1) The normalizer $N$ in a finite group $G$ of a subgroup $H$ of $G$ is always a normal subgroup of $G$.
2) A $p$-Sylow subgroup of a finite group $G$ is normal in $G$ iff it is the only $p$-Sylow subgroup of $G$.
I try to prove both of them. Please take a look at my answers. If they are indeed true, please help me by answering my question below. If they are false, I would be thankful if you can leave your counterexamples and possibly point out why my proof does not stand.
1) Take an arbitrary $g \in G$. Let $x \in gNg^{-1}$. Then $x = ghg^{-1}$ for some $h \in N$. Then we check whether $x \in N$: $xHx^{-1} = ghg^{-1}Hgh^{-1}g^{-1}$. Can I then conclude that $xHx^{-1} =H$, thus $x \in N$?
2) Assume $H$ is the only $p$-Sylow subgroup of $G$ with order $p^n$ but $H$ is not normal. Then there exists $g \in G$ such that $gHg^{-1} \neq H$. Note that $gHg^{-1}$ is of order $p^n$, contradicting to the assumption that $H$ is the only $p$-Sylow subgroup. What about the other direction? How can I prove it?

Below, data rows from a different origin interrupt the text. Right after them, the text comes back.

Background: an optimization exercise with open tools, aiming at small area, a short achievable clock period and few clock cycles. Do not read the settings as production practice.
At most, simulation tests tie the RTL to the original design; equivalence was not proved.

## before
==> flow/design.v (excerpt) <==
module Tresholding(Go, P_Addr, P_Data, B_Addr, I_RW, I_En, O_RW, O_En, Done, T_Out, Clk, Rst);
==> module Tresholding, before the edit <==
module Tresholding(Go, P_Addr, P_Data, B_Addr, I_RW, I_En, O_RW, O_En, Done, T_Out, Clk, Rst);
	input Go;
	input [7:0] P_Data;
	output reg [16:0] P_Addr, B_Addr;
	output [7:0] T_Out;
	output I_RW, O_RW;
	output reg I_En, O_En, Done;
	input Clk, Rst;
	localparam K  = 10;          
	localparam L  = K + 4;       
	localparam NS = 320 / K;     
	localparam RW = 4;           
	assign I_RW = 1'b0;
	assign O_RW = 1'b1;
	reg         busy;            
	reg         run;             
	reg [RW-1:0] r;              
	reg [7:0]   cc;              
	reg [5:0]   s;               
	wire start   = Go & (~busy | Done);
	wire r_last  = (r == L-1);
	wire s_last  = (s == NS-1);
	wire c_end   = s_last ? (cc == 8'd241) : (cc == 8'd239);
	wire f_last  = r_last & s_last & (cc == 8'd241);
	wire rd_ok   = run & (cc < 8'd240) & ~((s == 0) & (r < 2)) & ~(s_last & (r >= L-2));
	wire ov      = run & (r >= 4) & ((cc >= 8'd2) | (s != 0));
	wire [1:0] otype = ~ov ? 2'd0 : ~r_last ? 2'd1 :
	                   ((cc == 8'd1) | (cc == 8'd241)) ? 2'd3 : 2'd2;
	always @(posedge Clk) begin
		if (Rst) begin
			busy <= 1'b0;
			run  <= 1'b0;
		end else begin
			if (start) begin
				busy <= 1'b1;
				run  <= 1'b1;
			end else begin
				if (Done) busy <= 1'b0;
				if (f_last) run <= 1'b0;
			end
		end
	end
	always @(posedge Clk) begin
		if (start) begin
			r  <= 0;
			cc <= 0;
			s  <= 0;
		end else if (run) begin
			if (r_last) begin
				r <= 0;
				if (c_end) begin
					cc <= 0;
					s  <= s + 1'b1;
				end else
					cc <= cc + 1'b1;
			end else
				r <= r + 1'b1;
		end
	end
	reg p_r0, p_c0;                  
	always @(posedge Clk) begin
		if (start) begin
			p_r0 <= 1'b1;
			p_c0 <= 1'b1;
		end else if (run) begin
			p_r0 <= r_last;
			p_c0 <= r_last & c_end;
		end
	end
	always @(posedge Clk) begin
		if (start)
			P_Addr <= 17'd479;
		else if (~p_r0)
			P_Addr <= P_Addr + 17'd240;
		else if (~p_c0)
			P_Addr <= P_Addr - (17'd240*(L-1) - 17'd1);
		else
			P_Addr <= P_Addr - 17'd959;
	end
	reg       rv, rvd;
	reg [3:0] m1, m2, m3;            
	reg [1:0] ot1, ot2, ot3, ot4, ot5, ot6, ot7;
	always @(posedge Clk) begin
		if (Rst) begin
			I_En <= 1'b0;
			rv   <= 1'b0;
			rvd  <= 1'b0;
			ot1 <= 0; ot2 <= 0; ot3 <= 0; ot4 <= 0; ot5 <= 0; ot6 <= 0;
			O_En <= 1'b0;
			Done <= 1'b0;
		end else begin
			I_En <= rd_ok;
			rv   <= I_En;
			rvd  <= rv;
			ot1  <= otype;
			ot2  <= ot1;
			ot3  <= ot2;
			ot4  <= ot3;
			ot5  <= ot4;
			ot6  <= ot5;
			O_En <= (ot6 != 2'd0);
			Done <= (ot6 == 2'd3) & ~run;
		end
	end
	always @(posedge Clk) begin
		m1 <= {(cc == 8'd0) | (cc == 8'd1), (cc == 8'd1), (cc == 8'd2), (cc == 8'd2) | (cc == 8'd3)};
		m2 <= m1;
		m3 <= m2;
		ot7 <= ot6;
	end
	always @(posedge Clk) begin
		if (start)
			B_Addr <= 17'd0;
		else if (O_En) begin
			if (ot7 == 2'd1)
				B_Addr <= B_Addr + 17'd240;
			else if (ot7 == 2'd2)
				B_Addr <= B_Addr - (17'd240*(K-1) - 17'd1);
			else
				B_Addr <= B_Addr + 17'd1;
		end
	end
	localparam N = 4*L;
	reg [7:0] sr [0:N-1];
	reg [7:0] pd;                    
	wire [7:0] din = rvd ? pd : 8'd0;
	integer i;
	always @(posedge Clk) begin
		pd    <= P_Data;
		sr[0] <= din;
		for (i = 1; i < N; i = i + 1)
			sr[i] <= sr[i-1];
	end
	wire [7:0] x4 = m3[3] ? 8'd0 : din;
	wire [7:0] x3 = m3[2] ? 8'd0 : sr[L-1];
	wire [7:0] x2 = sr[2*L-1];
	wire [7:0] x1 = m3[1] ? 8'd0 : sr[3*L-1];
	wire [7:0] x0 = m3[0] ? 8'd0 : sr[4*L-1];
	reg [8:0]  a04, a13;
	reg [10:0] c7;
	always @(posedge Clk) begin
		a04 <= x0 + x4;
		a13 <= x1 + x3;
		c7  <= {x2, 3'b000} - x2;
	end
	wire [7:0] c2 = sr[2*L];         
	reg [12:0] G;
	reg [14:0] X3;
	always @(posedge Clk) begin
		G   <= a04 + {a13, 2'b00} + c7;
		X3  <= 15'd0 - {a13, 1'b0} - {c2, 3'b000};
	end
	wire [7:0] c3 = sr[2*L+1];       
	reg [12:0] H0;
	reg [14:0] H1, H3;
	always @(posedge Clk) begin
		H0 <= G;
		H1 <= {G, 2'b00} - {c3, 1'b0};
		H3 <= {G, 3'b000} - G + X3;
	end
	wire [7:0] c4 = sr[2*L+4];       
	reg [12:0] Q1;
	reg [14:0] Q2;
	reg [15:0] Q3, Q4;
	wire [17:0] acc = Q4 + H0 + {~c4, 8'd0};
	reg  t;
	always @(posedge Clk) begin
		Q1 <= H0;
		Q2 <= Q1 + H1;
		Q3 <= Q2 + H3;
		Q4 <= Q3 + H1;
		t  <= acc[17] | acc[16];
	end
	assign T_Out = {8{t}};
endmodule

Thanks in advance. It would be great if you can write down the details.
1st assertion is false : Consider $S_3$ and any subgroup $H$ of order $2$ in it. Then you can show that $N_{S_3}(H)$ is not normal in $S_3$.
For your second assertion :- you have already done one side. For the reverse side, suppose that $H$ is a normal Sylow-$p$ subgroup of $G$ $\Rightarrow$ $N_G(H)=G$ and hence $|G/N_G(H)|=1$. On the other hand, number of Sylow-$p$ subgroups of $G$ is of the form $1+kp$ and it should also divide $|G/N_G(H)|$. Thus there is a unique Sylow-$p$ subgroup.